# Windows Server 2008 mit Sprachdatei ins Deutsche übersetzen



## Timothy (26. Februar 2010)

_Hallo,   ich hoffe mal, das mir Bitte jemand helfen kann ?! Also ich habe auf meinem Rechner Windows Server 2008 Standard ( englische Version ) Installiert. Allerdings hab ich dort die englische Version, was zum Installieren und Einrichten durch meine Englisch Kenntnisse gereicht hatte. Allerdings bin ich jetzt an den Sicherheitseinstellungen und da muss ich sagen ohhaaa, werden Wörter bzw. Sätze verwendet, wo meine Englisch Kenntnisse nicht mehr ausreichen. So hab ich mir jetzt die Deutsche Sprachdatei von Windows Server bei Windows runtergeladen, allerding ist das eine IMG Datei, die ich mit Hilfe von Alcohol 120 %  entpackt habe. Dann ab ich die Datei 
( 6001.18000.080118-1840_amd64fre_Server_LP_1-KRMSLPX1_DVD )
auf DVD gebrannt und auch den Ordner mit den entpackten Dateien so auf den Server Verschoben und versucht sie zu Installieren. Dazu bin ich folgendermaßen vorgegangen : In Control Panel ---> Regional and Language Options ---> Keyboards and Languages  ---> Install/uninsatll Languages --- > Install Languages ( choose which Languages to install on your Computer ) und dann kann ich da bei --- > Select the Languages to Install ( Type or browse to the folder that contains the Language files: Browse folder ... , die Sprachdatei  auswählen. Allerdings, egal wie ich es auswähle, ob von DVD oder als entpackter Ordner in einer Datei, es kommt dann immer wenn ich auf Select folder gehe : No Language Packs found ( Windows cannot find any valid Language packs at the specified Location ; please try a different Location.     Allerdings hat die Sprachdatei eine Größe von 321 MB 3220 Dateien und 9493 Ordner, also es ist was vorhanden.

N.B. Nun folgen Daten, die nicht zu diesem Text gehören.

File: config.mk
export PLATFORM = sky130hd
export DESIGN_NAME = pmrs_sequencer
export DESIGN_NICKNAME = d
export VERILOG_FILES = /design/src/pmrs_sequencer.v
export VERILOG_INCLUDE_DIRS = /design/src /design/src/src
export SDC_FILE = /design/constraint.sdc
export NUM_CORES = 1
export LEC_CHECK = 0
export BUFFER_PORTS_ARGS = -buffer_cell sky130_fd_sc_hd__buf_2
export CAP_MARGIN = 20
export CORE_ASPECT_RATIO = 1.5
export CORE_MARGIN = 2
export CORE_UTILIZATION = 35
export CTS_BUF_LIST = sky130_fd_sc_hd__clkbuf_4
export DETAILED_ROUTE_END_ITERATION = 6
export GPL_TIMING_DRIVEN = 0
export SYNTH_ARGS = -nofsm -noshare
export SYNTH_HDL_FRONTEND = slang
export SYNTH_SLANG_ARGS = --single-unit
File: constraint.sdc
create_clock -name ref_clk -period 2.75 [get_ports ref_clk]
set_input_delay 0.275 -clock ref_clk [delete_from_list [all_inputs] [get_ports ref_clk]]
set_output_delay 0.275 -clock ref_clk [all_outputs]
set_load 0.005 [all_outputs]
File: src/pmrs_defs.vh
// constants for the power-mode and reset sequencer
`ifndef PMRS_DEFS_VH
`define PMRS_DEFS_VH
// register byte offsets
`define PMRS_OFS_CTRL 12'h000
`define PMRS_OFS_MODE 12'h004
`define PMRS_OFS_STATUS 12'h008
`define PMRS_OFS_SUPPLY 12'h00c
`define PMRS_OFS_GUARD 12'h010
`define PMRS_OFS_WAKE 12'h014
// ctrl fields
`define PMRS_CTRL_LOCK 0
`define PMRS_CTRL_WDT_FAST 1
`define PMRS_CTRL_KEEP_WDOSC 2
`define PMRS_CTRL_KEEP_SDM 3
`define PMRS_CTRL_SUPPLY_IRQ_EN 4
`define PMRS_CTRL_RESET 5'h00
// low-power mode codes
`define PMRS_MODE_NONE 3'h0
`define PMRS_MODE_SLEEP 3'h1
`define PMRS_MODE_DSLEEP 3'h2
`define PMRS_MODE_PDOWN 3'h3
`define PMRS_MODE_DPD 3'h4
// status fields
`define PMRS_ST_SRC_PIN 0
`define PMRS_ST_SRC_WDT 1
`define PMRS_ST_SRC_POR 2
`define PMRS_ST_SRC_SDM 3
`define PMRS_ST_SUPPLY_LOW 4
`define PMRS_ST_DPD_REFUSED 5
`define PMRS_ST_DPD_WAKE 6
// reset values
`define PMRS_WAKE_MASK_RESET 8'h00
`define PMRS_SUPPLY_RESET 4'h0
`define PMRS_GUARD_RESET 2'h0
// timing
`define PMRS_CLK_MHZ 250
`define PMRS_PIN_PULSE_NS 50
// 50 ns at 250 MHz, rounded up to whole cycles
`define PMRS_PIN_PULSE_CYC 8'h0d
`define PMRS_DSLEEP_WAKE_CYC 8'h08
`define PMRS_PDOWN_WAKE_CYC 8'h40
`define PMRS_FLASH_INIT_CYC 8'h10
`define PMRS_IRC_MHZ 12
`endif

File: src/pmrs_sequencer.v
// power-mode and reset sequencer with apb register slave
// Behaviour
// - after power-up or deep-off wake the fast internal oscillator clocks the chip
// - sleep stops only the core clock; leaving restarts it
// - sleep holds execution until reset or interrupt; peripherals keep running
// - deep-sleep stops core, peripheral clocks and sources except fast oscillator
// - deep-sleep gates fast oscillator output unless it clocks the watchdog
// - deep-sleep: analog off, flash standby, watchdog osc and monitor optional
// - deep-sleep exits on reset, selected pins, watchdog irq or usb activity
// - power-down stops all clocks except selected watchdog osc; analog, flash off
// - power-down exits on same sources; wake takes longer than deep-sleep
// - deep power-down removes power except deep-off exit pin, the only exit
// - lock bit refuses entry to deep power-down
// - chip reset from pin, watchdog, power-on or supply-drop monitor
// - any reset starts fast oscillator and initialises flash controller
// - reset pin low for 50 ns or more is a valid reset
// - on release core fetches from address 0 with registers at reset values; guard_reg and status_reg keep theirs
// - supply below selected level raises interrupt, also readable as status
// - supply below second selected threshold forces chip reset
// - guard level one blocks debug, limited programming except sector 0
// - guard level two blocks debug, only full erase and update programming
// - guard level three blocks debug, programming and boot-select entry
// - in-application programming works at every guard level
// - reset pin low selects boundary scan, high debug; debug off in reset
//
// The APB slave port and the register addresses were decided locally.
`timescale 1ns/10ps
`include "pmrs_defs.vh"
module pmrs_sequencer
(
  // clock and reset
  input wire ref_clk,
  input wire resetn,
  // apb slave
  input wire psel,
  input wire penable,
  input wire pwrite,
  input wire [11:0] paddr,
  input wire [31:0] pwdata,
  output reg [31:0] prdata,
  output reg pready,
  output reg pslverr,
  // reset sources
  input wire reset_pin_n,
  input wire watchdog_reset,
  input wire power_on_detect,
  // analog monitor levels: bit n high when supply below level n
  input wire [3:0] supply_below_irq_level,
  input wire [3:0] supply_below_rst_level,
  // core handshake
  input wire sleep_request,
  input wire irq_pending,
  // wake sources
  input wire [7:0] wake_pins,
  input wire watchdog_irq,
  input wire usb_activity_irq,
  input wire deep_off_exit_pin,
  // programming requests
  input wire boot_select_pin,
  // clock and power controls
  output reg core_clk_en,
  output reg periph_clk_en,
  output reg fast_osc_run,
  output reg fast_osc_out_en,
  output reg watchdog_osc_run,
  output reg analog_on,
  output reg flash_standby,
  output reg flash_on,
  output reg supply_monitor_on,
  output reg chip_power_on,
  output reg flash_init,
  output reg main_clk_sel_fast,
  // reset, boot and debug
  output reg chip_reset_n,
  output reg [31:0] boot_fetch_addr,
  output reg supply_irq,
  output reg debug_port_en,
  output reg boundary_scan_sel,
  output reg isp_enable,
  output reg isp_limited,
  output reg isp_full_erase_only,
  output reg isp_protect_sector0,
  output reg isp_boot_entry_en,
  output reg iap_enable
);
  localparam ST_RESET = 6'b000001;
  localparam ST_RUN = 6'b000010;
  localparam ST_SLEEP = 6'b000100;
  localparam ST_LOWPWR = 6'b001000;
  localparam ST_WAKE = 6'b010000;
  localparam ST_DPD = 6'b100000;
  localparam [7:0] PULSE_CYC = `PMRS_PIN_PULSE_CYC;
  localparam [7:0] DS_WAKE = `PMRS_DSLEEP_WAKE_CYC;
  localparam [7:0] PD_WAKE = `PMRS_PDOWN_WAKE_CYC;
  localparam [7:0] FLASH_CYC = `PMRS_FLASH_INIT_CYC;

  reg [5:0] state_reg;
  reg [2:0] lp_mode_reg;
  reg [2:0] mode_sel_reg;
  reg [4:0] ctrl_reg;
  reg [3:0] supply_sel_reg;
  reg [1:0] guard_reg;
  reg [7:0] wake_mask_reg;
  reg [6:0] status_reg;
  reg [7:0] pin_cnt_reg;
  reg [7:0] seq_cnt_reg;
  reg pin_low_reg;
  reg core_clk_en_next;
  reg periph_clk_en_next;
  reg fast_osc_run_next;
  reg fast_osc_out_en_next;
  reg watchdog_osc_run_next;
  reg analog_on_next;
  reg flash_standby_next;
  reg flash_on_next;
  reg supply_monitor_on_next;
  reg chip_power_on_next;
  reg flash_init_next;
  reg main_clk_sel_fast_next;
  reg supply_irq_next;
  reg debug_port_en_next;
  reg boundary_scan_sel_next;
  reg isp_enable_next;
  reg isp_limited_next;
  reg isp_full_erase_only_next;
  reg isp_protect_sector0_next;
  reg isp_boot_entry_en_next;

  wire apb_wr = psel & penable & pwrite & pready;
  wire apb_rd = psel & ~penable & ~pwrite;
  wire pin_valid = ~reset_pin_n && pin_cnt_reg >= PULSE_CYC - 8'h01;
  wire irq_level = supply_below_irq_level[supply_sel_reg[1:0]];
  wire rst_level = supply_below_rst_level[supply_sel_reg[3:2]];
  wire any_reset = pin_valid | watchdog_reset | power_on_detect | rst_level;
  wire wake_any = (|(wake_pins & wake_mask_reg)) | watchdog_irq | usb_activity_irq;
  wire dpd_try = apb_wr && paddr == `PMRS_OFS_MODE && pwdata[2:0] == `PMRS_MODE_DPD;
  wire mapped = paddr == `PMRS_OFS_CTRL || paddr == `PMRS_OFS_MODE || paddr == `PMRS_OFS_STATUS ||
    paddr == `PMRS_OFS_SUPPLY || paddr == `PMRS_OFS_GUARD || paddr == `PMRS_OFS_WAKE;
  // state decode shared by the output logic
  wire st_reset = state_reg == ST_RESET;
  wire st_run = state_reg == ST_RUN;
  wire st_sleep = state_reg == ST_SLEEP;
  wire st_lowpwr = state_reg == ST_LOWPWR;
  wire st_dpd = state_reg == ST_DPD;

  // next output values; kept apart so every output stays a single flop
  always @*
  begin
    flash_init_next = st_reset;
    main_clk_sel_fast_next = st_reset | main_clk_sel_fast;
    core_clk_en_next = st_run;
    periph_clk_en_next = st_run | st_sleep;
    fast_osc_run_next = !st_dpd && !(st_lowpwr && lp_mode_reg == `PMRS_MODE_PDOWN);
    fast_osc_out_en_next = !st_dpd &&
      !(st_lowpwr && !(lp_mode_reg == `PMRS_MODE_DSLEEP && ctrl_reg[`PMRS_CTRL_WDT_FAST]));
    watchdog_osc_run_next = !st_dpd && ctrl_reg[`PMRS_CTRL_KEEP_WDOSC];
    analog_on_next = st_run | st_sleep;
    flash_standby_next = st_lowpwr && lp_mode_reg == `PMRS_MODE_DSLEEP;
    flash_on_next = !st_dpd && !(st_lowpwr && lp_mode_reg == `PMRS_MODE_PDOWN);
    supply_monitor_on_next = !st_dpd && (!st_lowpwr || ctrl_reg[`PMRS_CTRL_KEEP_SDM]);
    chip_power_on_next = !st_dpd;
    supply_irq_next = irq_level & ctrl_reg[`PMRS_CTRL_SUPPLY_IRQ_EN];
    boundary_scan_sel_next = ~reset_pin_n;
    debug_port_en_next = reset_pin_n && !st_reset && guard_reg == 2'h0;
    isp_enable_next = guard_reg != 2'h3;
    isp_limited_next = guard_reg == 2'h1;
    isp_protect_sector0_next = guard_reg == 2'h1;
    isp_full_erase_only_next = guard_reg == 2'h2;
    isp_boot_entry_en_next = guard_reg != 2'h3 && boot_select_pin;
  end

  // pin low-pulse width counter; glitches shorter than the minimum are ignored
  always @(posedge ref_clk or negedge resetn)
  begin
    if (!resetn)
      pin_cnt_reg <= 8'h00;
    else if (reset_pin_n)
      pin_cnt_reg <= 8'h00;
    else if (pin_cnt_reg != 8'hff)
      pin_cnt_reg <= pin_cnt_reg + 8'h01;
  end

  // apb slave: zero-wait answer; read data is loaded into a flop in the setup cycle
  always @(posedge ref_clk or negedge resetn)
  begin
    if (!resetn)
    begin
      pready <= 1'b0;
      pslverr <= 1'b0;
      prdata <= 32'h0000_0000;
    end
    else
    begin
      pready <= psel & ~penable;
      pslverr <= psel & ~penable & ~mapped;
      if (apb_rd)
      begin
        case (paddr)
          `PMRS_OFS_CTRL: prdata <= {27'h0, ctrl_reg};
          `PMRS_OFS_MODE: prdata <= {29'h0, mode_sel_reg};
          `PMRS_OFS_STATUS: prdata <= {25'h0, status_reg};
          `PMRS_OFS_SUPPLY: prdata <= {28'h0, supply_sel_reg};
          `PMRS_OFS_GUARD: prdata <= {30'h0, guard_reg};
          `PMRS_OFS_WAKE: prdata <= {24'h0, wake_mask_reg};
          default: prdata <= 32'h0000_0000;
        endcase
      end
    end
  end

  // configuration registers; chip reset restores all but guard_reg
  always @(posedge ref_clk or negedge resetn)
  begin
    if (!resetn)
    begin
      ctrl_reg <= `PMRS_CTRL_RESET;
      supply_sel_reg <= `PMRS_SUPPLY_RESET;
      guard_reg <= `PMRS_GUARD_RESET;
      wake_mask_reg <= `PMRS_WAKE_MASK_RESET;
    end
    else if (state_reg == ST_RESET)
    begin
      ctrl_reg <= `PMRS_CTRL_RESET;
      supply_sel_reg <= `PMRS_SUPPLY_RESET;
      wake_mask_reg <= `PMRS_WAKE_MASK_RESET;
    end
    else if (apb_wr)
    begin
      case (paddr)
        `PMRS_OFS_CTRL: ctrl_reg <= pwdata[4:0];
        `PMRS_OFS_SUPPLY: supply_sel_reg <= pwdata[3:0];
        // guard level only rises until resetn, as flash programming would
        `PMRS_OFS_GUARD: guard_reg <= (pwdata[1:0] > guard_reg) ? pwdata[1:0] : guard_reg;
        `PMRS_OFS_WAKE: wake_mask_reg <= pwdata[7:0];
        default: ctrl_reg <= ctrl_reg;
      endcase
    end
  end

  // status: sticky sources, set wins over write-one-to-clear
  always @(posedge ref_clk or negedge resetn)
  begin
    if (!resetn)
      status_reg <= 7'h04;
    else
    begin
      status_reg[3:0] <= (status_reg[3:0] & ~((apb_wr && paddr == `PMRS_OFS_STATUS) ? pwdata[3:0] : 4'h0)) |
        {rst_level, power_on_detect, watchdog_reset, pin_valid};
      status_reg[`PMRS_ST_SUPPLY_LOW] <= irq_level;
      status_reg[`PMRS_ST_DPD_REFUSED] <= (status_reg[5] & ~(apb_wr && paddr == `PMRS_OFS_STATUS && pwdata[5])) |
        (dpd_try & ctrl_reg[`PMRS_CTRL_LOCK]);
      status_reg[`PMRS_ST_DPD_WAKE] <= (status_reg[6] & ~(apb_wr && paddr == `PMRS_OFS_STATUS && pwdata[6])) |
        (state_reg == ST_DPD && deep_off_exit_pin);
    end
  end

  // sequencer
  always @(posedge ref_clk or negedge resetn)
  begin
    if (!resetn)
    begin
      state_reg <= ST_RESET;
      mode_sel_reg <= `PMRS_MODE_NONE;
      lp_mode_reg <= `PMRS_MODE_NONE;
      seq_cnt_reg <= 8'h00;
    end
    else if (any_reset && state_reg != ST_DPD)
    begin
      state_reg <= ST_RESET;
      seq_cnt_reg <= 8'h00;
      mode_sel_reg <= `PMRS_MODE_NONE;
    end
    else
    begin
      if (apb_wr && paddr == `PMRS_OFS_MODE && !(dpd_try && ctrl_reg[`PMRS_CTRL_LOCK]))
        mode_sel_reg <= pwdata[2:0];
      case (state_reg)
        ST_RESET:
        begin
          if (seq_cnt_reg == FLASH_CYC - 8'h01)
            state_reg <= ST_RUN;
          else
            seq_cnt_reg <= seq_cnt_reg + 8'h01;
        end
        ST_RUN:
        begin
          seq_cnt_reg <= 8'h00;
          if (sleep_request && mode_sel_reg != `PMRS_MODE_NONE)
          begin
            lp_mode_reg <= mode_sel_reg;
            if (mode_sel_reg == `PMRS_MODE_SLEEP)
              state_reg <= ST_SLEEP;
            else if (mode_sel_reg == `PMRS_MODE_DPD)
              state_reg <= ST_DPD;
            else
              state_reg <= ST_LOWPWR;
          end
        end
        ST_SLEEP:
          if (irq_pending)
            state_reg <= ST_RUN;
        ST_LOWPWR:
          if (wake_any)
            state_reg <= ST_WAKE;
        ST_WAKE:
        begin
          // pdown restarts more blocks, so it waits longer
          if (seq_cnt_reg == ((lp_mode_reg == `PMRS_MODE_PDOWN) ? PD_WAKE : DS_WAKE) - 8'h01)
          begin
            state_reg <= ST_RUN;
            mode_sel_reg <= `PMRS_MODE_NONE;
          end
          else
            seq_cnt_reg <= seq_cnt_reg + 8'h01;
        end
        ST_DPD:
          if (deep_off_exit_pin)
          begin
            state_reg <= ST_RESET;
            seq_cnt_reg <= 8'h00;
            mode_sel_reg <= `PMRS_MODE_NONE;
          end
        default:
          state_reg <= ST_RESET;
      endcase
    end
  end

  // registered outputs
  always @(posedge ref_clk or negedge resetn)
  begin
    if (!resetn)
    begin
      core_clk_en <= 1'b0;
      periph_clk_en <= 1'b0;
      fast_osc_run <= 1'b1;
      fast_osc_out_en <= 1'b1;
      watchdog_osc_run <= 1'b0;
      analog_on <= 1'b0;
      flash_standby <= 1'b0;
      flash_on <= 1'b1;
      supply_monitor_on <= 1'b1;
      chip_power_on <= 1'b1;
      flash_init <= 1'b1;
      main_clk_sel_fast <= 1'b1;
      chip_reset_n <= 1'b0;
      boot_fetch_addr <= 32'h0000_0000;
      supply_irq <= 1'b0;
      debug_port_en <= 1'b0;
      boundary_scan_sel <= 1'b0;
      isp_enable <= 1'b0;
      isp_limited <= 1'b0;
      isp_full_erase_only <= 1'b0;
      isp_protect_sector0 <= 1'b0;
      isp_boot_entry_en <= 1'b0;
      iap_enable <= 1'b1;
    end
    else
    begin
      chip_reset_n <= (state_reg != ST_RESET);
      boot_fetch_addr <= 32'h0000_0000;
      flash_init <= flash_init_next;
      main_clk_sel_fast <= main_clk_sel_fast_next;
      core_clk_en <= core_clk_en_next;
      periph_clk_en <= periph_clk_en_next;
      fast_osc_run <= fast_osc_run_next;
      fast_osc_out_en <= fast_osc_out_en_next;
      watchdog_osc_run <= watchdog_osc_run_next;
      analog_on <= analog_on_next;
      flash_standby <= flash_standby_next;
      flash_on <= flash_on_next;
      supply_monitor_on <= supply_monitor_on_next;
      chip_power_on <= chip_power_on_next;
      supply_irq <= supply_irq_next;
      boundary_scan_sel <= boundary_scan_sel_next;
      debug_port_en <= debug_port_en_next;
      isp_enable <= isp_enable_next;
      isp_limited <= isp_limited_next;
      isp_protect_sector0 <= isp_protect_sector0_next;
      isp_full_erase_only <= isp_full_erase_only_next;
      isp_boot_entry_en <= isp_boot_entry_en_next;
      iap_enable <= 1'b1;
    end
  end
endmodule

Jetzt meine Frage, kann mir jemand sagen, was ich übersehen hab, was ich falsch gemacht habe oder wie ich vorgehen muss, das ich meinen Server auf Deutsch habe.
Danke schon mal im voraus

pelle   _


----------



## willie33 (28. Februar 2010)

Soweit ich weiß, können Sprachpakete über Windows Update installiert werden. 
Diese sollten sich unter den Optionalen Updates Befinden. 
Zumindest ist es so bei Windows Vista und Windows 7.


----------



## freakbrother (4. März 2010)

Servus!

Das man ein Language Pack (bei Win Server 2008)  *nachinstallieren* könnte , ist mir nicht bekannt, was nicht heissen soll das es nicht irgendwie doch gehen könnte.
Aber Microsoft weist auch beim Download eines Language Packs darauf hin, das dieses zu einem Win-Image hinzugefügt werden kann

Also ich kann dir nur schildern wie ich das *Problem* gelöst habe.
Nämlich indem ich mittels vLite das heruntergeladene Language Pack de-DE in die Server 2008 DVD integriert und bei der Installation dann
eben die Deutsche Version ausgewählt habe. Zudem bietet das vLite auch eine Unattended Installation an.
Ist recht praktisch und unkompliziert und funktioniert 100% wenn du das richtige Language Pack unter dem richtigen Betriebssystem (win 64 oder 32 bit) ausgewählt hast. 
Vorsicht: manchmal kann es vorkommen das vLite aufgrund der installierten Virensoftware abstürzt!! Deinstallation und nochmalige Installation derselben schafft abhilfe.
Wenn dein Server noch nicht *auskonfiguriert* sein sollte, dann mach es am besten so:

1.)Es kommt drauf an ob du einen 2008 Server unter 32 oder 64 bit laufen lassen möchtest/kannst.
Dementsprechende Win7 Eval runterladen (geht noch bis 31.03 !!) , installieren
2.) vlite und Zusatzkomponeneten installieren.
3.) Entsprechendes Language Pack runterladen (32 oder 64 bit de-DE) und über vLite integrieren.
Fertig. 

http://technet.microsoft.com/de-de/evalcenter/cc442495.aspx  --Eval - Download
http://nlite.tcshosting.net/vlite/vLite-1.2.installer.exe   -- vLite


----------